The Body of the Soul: Stories by Ludmila Ulitskaya
New Haven. Yale University Press. 2023. 168 pages.
Ludmila Ulitskaya’s magnificent new collection, The Body of the Soul, enhances her reputation as one of the most important Russian writers of her generation. She is the recipient of the Prix Formentor (2022) among other awards. Each story provokes questions about the human condition that take readers far beyond the subject matter into speculations about the nature of existence itself.

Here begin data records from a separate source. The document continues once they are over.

**src/rtl/nfs_pkg.sv**
```systemverilog
package nfs_pkg;

  typedef enum logic [2:0] {
    RES_OK      = 3'd0,
    RES_TIMEOUT = 3'd1,
    RES_HWERR   = 3'd2,
    RES_LOWV    = 3'd3,
    RES_PROT    = 3'd4,
    RES_ERASE   = 3'd5,
    RES_PROG    = 3'd6,
    RES_VERIFY  = 3'd7
  } nfs_res_e;

  typedef enum logic [3:0] {
    S_IDLE,
    S_CLR,
    S_CMD,
    S_ARG,
    S_PRD,
    S_PWT,
    S_ARR,
    S_VRD,
    S_VWT,
    S_DONE
  } nfs_state_e;

  localparam logic [7:0] CMD_CLR_STAT = 8'h50;
  localparam logic [7:0] CMD_ERASE    = 8'h20;
  localparam logic [7:0] CMD_CONFIRM  = 8'hD0;
  localparam logic [7:0] CMD_PROGRAM  = 8'h40;
  localparam logic [7:0] CMD_ARRAY    = 8'hFF;

  localparam int ST_READY   = 7;
  localparam int ST_ERASE   = 5;
  localparam int ST_PROGRAM = 4;
  localparam int ST_LOWV    = 3;
  localparam int ST_LOCKED  = 1;

endpackage

```
**src/rtl/nfs_status_decode.sv**
```systemverilog
module nfs_status_decode
  import nfs_pkg::*;
(
  input  logic [7:0] status,
  input  logic       is_erase,
  output nfs_res_e   res
);

  logic any_err;
  logic op_bit;

  assign any_err = |status[6:1];
  assign op_bit  = is_erase ? status[ST_ERASE] : status[ST_PROGRAM];

  always_comb begin
    if (!any_err) begin
      res = RES_OK;
    end else if (!op_bit) begin
      res = RES_HWERR;
    end else if (status[ST_LOWV]) begin
      res = RES_LOWV;
    end else if (status[ST_LOCKED]) begin
      res = RES_PROT;
    end else begin
      res = is_erase ? RES_ERASE : RES_PROG;
    end
  end

endmodule

```
**src/rtl/nfs_poll_timer.sv**
```systemverilog
module nfs_poll_timer #(
  parameter int TW = 16
) (
  input  logic          clk,
  input  logic          rst_n,
  input  logic          clr,
  input  logic          step,
  input  logic [TW-1:0] limit,
  output logic          last
);

  logic [TW-1:0] cnt_q;
  logic [TW-1:0] cnt_d;
  logic          cnt_en;
  logic [TW:0]   reads_after;

  assign reads_after = {1'b0, cnt_q} + {{TW{1'b0}}, 1'b1};
  assign last        = reads_after >= {1'b0, limit};

  assign cnt_en = clr | step;
  assign cnt_d  = clr ? '0 : cnt_q + {{(TW-1){1'b0}}, 1'b1};

  always_ff @(posedge clk or negedge rst_n) begin
    if (!rst_n) begin
      cnt_q <= '0;
    end else if (cnt_en) begin
      cnt_q <= cnt_d;
    end
  end

endmodule

```
**src/rtl/nfs_sweep_ctr.sv**
```systemverilog
module nfs_sweep_ctr #(
  parameter int AW       = 8,
  parameter int BLK_LOG2 = 4
) (
  input  logic          clk,
  input  logic          rst_n,
  input  logic          load,
  input  logic          inc,
  input  logic [AW-1:0] base,
  output logic [AW-1:0] addr,
  output logic          last
);

  logic [AW-BLK_LOG2-1:0] blk_q;
  logic [BLK_LOG2-1:0]    off_q;
  logic [BLK_LOG2-1:0]    off_d;
  logic                   off_en;

  assign off_en = load | inc;
  assign off_d  = load ? '0 : off_q + {{(BLK_LOG2-1){1'b0}}, 1'b1};

  always_ff @(posedge clk or negedge rst_n) begin
    if (!rst_n) begin
      blk_q <= '0;
    end else if (load) begin
      blk_q <= base[AW-1:BLK_LOG2];
    end
  end

  always_ff @(posedge clk or negedge rst_n) begin
    if (!rst_n) begin
      off_q <= '0;
    end else if (off_en) begin
      off_q <= off_d;
    end
  end

  assign addr = {blk_q, off_q};
  assign last = &off_q;

endmodule

```
**src/rtl/nflash_seq.sv**
```systemverilog
module nflash_seq
  import nfs_pkg::*;
#(
  parameter int AW       = 8,
  parameter int DW       = 16,
  parameter int BLK_LOG2 = 4,
  parameter int TW       = 16
) (
  input  logic          clk,
  input  logic          rst_n,
  input  logic          req_start,
  input  logic          req_erase,
  input  logic [AW-1:0] req_addr,
  input  logic [DW-1:0] req_data,
  input  logic [TW-1:0] poll_limit,
  output logic          busy,
  output logic          done,
  output logic [2:0]    result,
  output logic          fl_we,
  output logic          fl_re,
  output logic [AW-1:0] fl_addr,
  output logic [DW-1:0] fl_wdata,
  input  logic [DW-1:0] fl_rdata
);

  localparam logic [DW-1:0] BLANK = '1;

  nfs_state_e    state_q, state_d;
  nfs_res_e      res_q, res_d;
  nfs_res_e      dec_res;
  logic          erase_q;
  logic [AW-1:0] addr_q;
  logic [DW-1:0] data_q;
  logic [TW-1:0] limit_q;

  logic          start_acc;
  logic          ready;
  logic          tmr_last;
  logic          tmr_step;
  logic          sw_inc;
  logic          sw_last;
  logic [AW-1:0] sw_addr;
  logic [DW-1:0] expect_w;
  logic          match;

  assign start_acc = req_start && (state_q == S_IDLE);
  assign ready     = fl_rdata[ST_READY];
  assign expect_w  = erase_q ? BLANK : data_q;
  assign match     = (fl_rdata == expect_w);
  assign tmr_step  = (state_q == S_PWT) && !ready && !tmr_last;
  assign sw_inc    = (state_q == S_VWT) && match && erase_q && !sw_last;

  nfs_status_decode u_dec (
    .status   (fl_rdata[7:0]),
    .is_erase (erase_q),
    .res      (dec_res)
  );

  nfs_poll_timer #(.TW(TW)) u_tmr (
    .clk   (clk),
    .rst_n (rst_n),
    .clr   (start_acc),
    .step  (tmr_step),
    .limit (limit_q),
    .last  (tmr_last)
  );

  nfs_sweep_ctr #(.AW(AW), .BLK_LOG2(BLK_LOG2)) u_sweep (
    .clk   (clk),
    .rst_n (rst_n),
    .load  (start_acc),
    .inc   (sw_inc),
    .base  (req_addr),
    .addr  (sw_addr),
    .last  (sw_last)
  );

  // next state and result
  always_comb begin
    state_d = state_q;
    res_d   = res_q;
    unique case (state_q)
      S_IDLE: begin
        if (start_acc) begin
          state_d = S_CLR;
          res_d   = RES_OK;
        end
      end
      S_CLR:  state_d = S_CMD;
      S_CMD:  state_d = S_ARG;
      S_ARG:  state_d = S_PRD;
      S_PRD:  state_d = S_PWT;
      S_PWT: begin
        if (ready) begin
          res_d   = dec_res;
          state_d = S_ARR;
        end else if (tmr_last) begin
          res_d   = RES_TIMEOUT;
          state_d = S_ARR;
        end else begin
          state_d = S_PRD;
        end
      end
      S_ARR: begin
        if (erase_q || (res_q == RES_OK)) begin
          state_d = S_VRD;
        end else begin
          state_d = S_DONE;
        end
      end
      S_VRD:  state_d = S_VWT;
      S_VWT: begin
        if (!match) begin
          if (res_q == RES_OK) begin
            res_d = RES_VERIFY;
          end
          state_d = S_DONE;
        end else if (erase_q && !sw_last) begin
          state_d = S_VRD;
        end else begin
          state_d = S_DONE;
        end
      end
      S_DONE: state_d = S_IDLE;
      default: state_d = S_IDLE;
    endcase
  end

  always_ff @(posedge clk or negedge rst_n) begin
    if (!rst_n) begin
      state_q <= S_IDLE;
      res_q   <= RES_OK;
    end else begin
      state_q <= state_d;
      res_q   <= res_d;
    end
  end

  // request capture, enabled only on an accepted start
  always_ff @(posedge clk or negedge rst_n) begin
    if (!rst_n) begin
      erase_q <= 1'b0;
      addr_q  <= '0;
      data_q  <= '0;
      limit_q <= '0;
    end else if (start_acc) begin
      erase_q <= req_erase;
      addr_q  <= req_addr;
      data_q  <= req_data;
      limit_q <= poll_limit;
    end
  end

  // flash bus decode
  always_comb begin
    fl_we    = 1'b0;
    fl_re    = 1'b0;
    fl_addr  = addr_q;
    fl_wdata = '0;
    unique case (state_q)
      S_CLR: begin
        fl_we    = 1'b1;
        fl_wdata = DW'(CMD_CLR_STAT);
      end
      S_CMD: begin
        fl_we    = 1'b1;
        fl_wdata = erase_q ? DW'(CMD_ERASE) : DW'(CMD_PROGRAM);
      end
      S_ARG: begin
        fl_we    = 1'b1;
        fl_wdata = erase_q ? DW'(CMD_CONFIRM) : data_q;
      end
      S_PRD: fl_re = 1'b1;
      S_ARR: begin
        fl_we    = 1'b1;
        fl_wdata = DW'(CMD_ARRAY);
      end
      S_VRD: begin
        fl_re   = 1'b1;
        fl_addr = erase_q ? sw_addr : addr_q;
      end
      default: ;
    endcase
  end

  assign busy   = (state_q != S_IDLE);
  assign done   = (state_q == S_DONE);
  assign result = res_q;

endmodule

```
**config.mk**
```make
export PLATFORM = sky130hd
export DESIGN_NAME = nflash_seq
export DESIGN_NICKNAME = d
export VERILOG_FILES = /design/src/rtl/nfs_pkg.sv /design/src/rtl/nfs_status_decode.sv /design/src/rtl/nfs_poll_timer.sv /design/src/rtl/nfs_sweep_ctr.sv /design/src/rtl/nflash_seq.sv
export SDC_FILE = /design/constraint.sdc
export NUM_CORES = 1
export LEC_CHECK = 0
export BUFFER_PORTS_ARGS = -buffer_cell sky130_fd_sc_hd__buf_2
export CAP_MARGIN = 20
export CORE_MARGIN = 4
export CORE_UTILIZATION = 51
export CTS_CLUSTER_DIAMETER = 30
export DETAILED_ROUTE_END_ITERATION = 6
export PLACE_DENSITY_LB_ADDON = 0.25
export SKIP_LAST_GASP = 1
export SLEW_MARGIN = 30
export SYNTH_ARGS = -nofsm -noshare
export SYNTH_HDL_FRONTEND = slang
export SYNTH_HIERARCHICAL = 1
export SYNTH_SLANG_ARGS = --single-unit
export TNS_END_PERCENT = 20
```
**constraint.sdc**
```tcl
create_clock -name clk -period 3.1 [get_ports clk]
set_input_delay 0.155 -clock clk [delete_from_list [all_inputs] [get_ports clk]]
set_output_delay 0.155 -clock clk [all_outputs]
set_load 0.005 [all_outputs]
```
==> metrics.md <==
| Metric | Value |
|---|---|
| Result of the run | `finished, violations left` |
| Failing checks | `setup timing` |
| Final WL | `12.34 mm` |
| Number of register bits inferred by synthesis | `72` |
| Pin count of the biggest net entering global routing | `73` |
| Worst Path Class, Setup | `flop to flop` |
| Overall routing resource usage | `23.98%` |
| Period Utilization, post-route | `107.7%` |
| CTS root buf | `clkbuf_8` |
| Worst setup path startpoint | `u_tmr/cnt_q[1]` |
| Layer with the highest usage after global routing | `met2` |
| Total number of clock tree sinks | `72` |
| Number of warnings reported in the yosys synthesis log | `6` |
| Number of enable flip-flop cells after synthesis | `0` |
| Highest cell delay on the worst timing path | `0.51 ns` |
| Final weighted congestion in routability-driven placement | `0.8742` |
| Global-route wire length before repair | `20.25 mm` |
| Diodes inserted | `0` |
| Leakage power | `2.967 nW` |
| Critical Path AT | `3.61 ns` |
| Net count after synthesis | `640` |
| DRC viols | `0` |
| Unrepaired setup endpoints after global routing | `yes` |
| Fillers | `735` |
| Number of primary I/O pins | `91` |
| Port Buf Inserts | `90` |
| Largest fanout of any net on the critical path | `5` |
| TritonCTS buffer count | `9` |
| Fin area | `5907 um2` |
| Minimum clock period | `3.339 ns` |
| Dominant combinational cell family by area after synthesis | `simple AND/OR/NAND/NOR gates` |
| Via/cell ratio | `5.459` |
| Reg area | `1803 um2` |
| Final-report setup violation count | `17` |
| Final setup skew | `0.009255 ns` |
| Average cell area after synthesis | `8.251 um2` |
| Global routing usage on met3 | `3.756%` |
| CP startpoint kind | `flop` |
| Multiplexer share of the synthesized area | `4.479%` |
| Slew margin rel. | `43.72%` |
| Worst path slowest cell | `or4_1` |
| Core outline area | `8763 um2` |
| Synth Flop Type | `dfrtp_1` |
| Final HPWL DP | `8.794 mm` |
| Area Overhead vs Synth | `27.39%` |
| Post-synthesis sequential area ratio | `38.86%` |
| PnR worst setup slack | `-0.2393 ns` |
| Share of layout cells above drive strength 1 | `27.08%` |
| Cell area after technology mapping | `4637 um2` |
| Most common cell in the synthesized netlist | `nand2_1` |
| Arithmetic-cell share of the synthesized area counting full adders, half adders and majority gates | `4.857%` |
| Maximum clock frequency | `0.2995 GHz` |
| Starting utilization of the core area | `52.91%` |
| Cell taking the most area after synthesis | `dfrtp_1` |
| Critical Path Sink Type | `flop` |
| Number of buffers on the longest clock path | `2` |
| Top cells by area in the synthesized netlist | `dfrtp_1, nand2_1, ha_1` |
| Number of hold-slack violations in the final timing report | `0` |
| CTS tree | `done` |
| Path type of the worst min-delay path | `primary input to flop` |
| Share of the synthesized netlist area taken by xor and xnor gates | `6.233%` |
| Detail-routed net length per standard cell | `15.10 um` |
| Std cell rows | `34` |
| Worst reg2reg path startpoint | `u_tmr/cnt_q[1]` |
| End of the worst register-to-register path | `u_tmr/cnt_q[11]` |
| Post-CTS clock slew at the launch and capture registers of the worst setup and hold paths | `0.08 ns` |
| Max capacitance violation total | `0` |
| H-tree level count | `3` |
| Tightest Pin Transition | `0.8378 ns` |
| Die Footprint | `10680 um2` |
| Number of antenna violations at the first check in global routing | `0` |
| Simple logic cell fraction of the synthesized area | `29.76%` |
| Ratio of total power to cell area | `698.2 nW/um2` |
| ANT nets after route | `0` |
| Place WS | `-0.2764 ns` |
| Worst-skew pair later-pin latency | `0.35 ns` |
| Worst R2R Path Depth | `15` |
| Number of pins exceeding their max-slew limit in the final report | `0` |
| Number of nets at the end of the flow | `784` |
| Height of the die | `103.4 um` |
| Setup slack, reg-to-reg | `-0.24 ns` |
| Library cells used by synthesis | `55` |
| Top cells by instance count after synthesis | `nand2_1, dfrtp_1, nor2_1` |
| Detailed router's first-iteration violation count | `220` |
| Die boundary width | `103.4 um` |
| Footprint of the multi-input gates | `2666 um2` |
| Met1 Resource Use GR | `30.60%` |
| Via count of the first global-routing pass | `4405` |
| Area share of the largest cell type after synthesis | `38.86%` |
| Cell count after synthesis | `562` |
| Worst vdd rail ir drop | `0.3818 mV` |
| Data required time at the worst endpoint | `3.37 ns` |
| Count of TritonRoute iterations in the first routing pass | `5` |
| CP endpoint | `u_tmr/cnt_q[11]` |
| Vias after detailed routing | `4460` |
| Share of flip-flops with an asynchronous set or reset after synthesis | `100.0%` |
| Compound-gate portion of the synthesized area | `10.87%` |
| Global route total overflow | `0` |
| Met2 layer usage reported by global route | `41.42%` |
| Cell area after placement | `5426 um2` |
| List of cells traversed by the critical path | `ha_4 > nand4_1 > nor3_2 > and3_1 > xor2_1 > ha_1 > nand4_1 > nor2_1 > o31ai_1 > o211ai_1 > nor2_1 > and3b_2 > inv_2 > or4_1 > a21oi_1` |
-- kinds of logic after synthesis --
kind of cell,Yosys count
AO/OA/AOI/OAI,79
XOR/XNOR,33
adder cells (fa/ha/maj),18
buffers and inverters,53
flip-flops,72
multiplexers,19
AND/OR/NAND/NOR,288
-- power breakdown --
| part | switching [W] | internal (W) |
|---|---|---|
| combinational | 0.00102 | 0.000804 |
| clock | 0.000363 | 0.000281 |
| sequential | 0.000384 | 0.00127 |
| total | 0.00177 | 0.00235 |
-- worst min path at each step --
stage	start	to	slack, ns	cells past startpoint
floorplan	rst_n	addr_q[0]	-0.14	0
global placement	req_data[9]	data_q[9]	0.34	3
detailed placement	poll_limit[1]	limit_q[1]	0.35	3
CTS	req_addr[6]	addr_q[6]	0.002	3
global route	req_addr[6]	addr_q[6]	0.006	3
finish	req_data[6]	data_q[6]	0.01	3
-- layout make-up --
| type | instances | area share [%] |
|---|---|---|
| well taps | 108 | 2.288 |
| multi-input cells | 437 | 45.14 |
| repair buffers | 162 | 17.81 |
| clock buffers | 9 | 2.097 |
| flip-flops and latches | 72 | 30.52 |
| inverters | 24 | 1.525 |
| clock inverters | 5 | 0.6143 |
-- metrics by stage --
step                      std cells  util (%)  hold slack, ns  TNS (ns)  total power (W)
after CTS                       814     66.96        0.001749    -1.090         0.004130
after floorplan                 562         -         -0.1406  -0.04729         0.002838
after detailed placement        773     61.92          0.3489    -2.371         0.003436
after global placement          773     61.92          0.3447   -0.8688         0.003351
after global routing            817     67.40        0.005550    -6.911         0.004490
final                           817     67.40         0.01023    -2.506         0.004124
-- flip-flops by register name (all words and copies together) (netlist names) --
name	count
addr_q	8
data_q	16
u_sweep/blk_q	4
u_tmr/cnt_q	16
state_q	4
erase_q	1
result	3
u_sweep/off_q	4
limit_q	16
-- layer usage --
metal	wire, um	up-vias
met3	672	20
met2	6187	151
met5	0	-
met1	5293	2088
met4	187	0
li1	-	2201
-- what timing repair did --
| action | in CTS | in global routing |
|---|---|---|
| pin swaps | 0 | 2 |
| resized for setup | 6 | 3 |
| setup buffers | 5 | 2 |
| hold endpoints to repair | 22 | 72 |
| setup endpoints to repair | 18 | 20 |
| hold buffers | 22 | 1 |
-- worst max-delay path: cells and delay by family (launching register included) --
family	cells	cell delay, ns
fa+ha+maj	2	0.44
xor+xnor	1	0.19
flops	1	0.41
buf+inv	1	0.08
compound gates	3	0.50
simple gates	8	1.66
-- cell usage in the layout (no fill, tap or decap), types with 3 or more instances in the layout --
master / count
a21oi_1: 34
a31oi_1: 3
and2_1: 9
and3_1: 5
buf_2: 90
buf_4: 48
clkbuf_8: 9
clkinvlp_4: 3
dfrtp_1: 71
dlygate4sd3_1: 23
ha_1: 17
inv_1: 21
mux2_2: 13
mux2i_1: 5
nand2_1: 155
nand2b_1: 6
nand3_1: 21
nand4_1: 8
nor2_1: 34
nor2b_1: 3
nor3_1: 4
nor3_2: 5
o21ai_0: 9
o22ai_1: 4
o31ai_1: 5
o41ai_1: 8
or3_1: 10
or4_1: 6
xnor2_1: 10
xor2_1: 22
Note: power is estimated with default switching activity, not from simulation.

Many begin with a conflict that connects personal to national identity, layering issues of prejudice with family history. When a lesbian couple decides to wed in the opening story, “The Dragon and the Phoenix,” their multicultural union of Armenian and Azerbaijani is almost as fraught as the joining of two women: “mixed marriages were rare . . . an event that caused a big stir among relatives and neighbors.” As in many of the stories, Ulitskaya contrasts intellect with emotion when the wife, Musya, contacts a sorceress to cure her dying spouse.
The coming of death provides the opportunity for people not only to imagine what lies ahead but to actively prepare for it and guard against the unexpected. “Alisa Buys Death” shows someone whose careful preparation for her own death allows her to choose new life, a baby she suddenly needs to mother. A prayer in translation, “Blessed Are Those Who,” discovered only after their mother’s death, enables daughters to feel empathy for someone they have misunderstood.
Several stories show transcendence beyond death, when barriers fall away to reveal what could never have been explained to the living. A man who loves nature and has re-created it with photography merges completely with it in “Man in a Mountainous Landscape.” Two disappearances, one in “Aqua Allegoria” and the other in “Two Together,” have protagonists who understand that life doesn’t end with the material world. Even science cannot provide the answers to the meaning of life, in “Slaughtered Souls,” for a biologist who turns away from dissection to embrace the whole being of the pigs she studies. A forensic pathologist finds mysteries in a body he can never explain in “The Autopsy.” And in the eloquent final story, “The Serpentine Road,” forgetting language shows a librarian “the great beauty she never hoped she would see in this place.”
In this brilliant collection, Ulitskaya manages to convey the inexpressible, dazzling readers with her insight.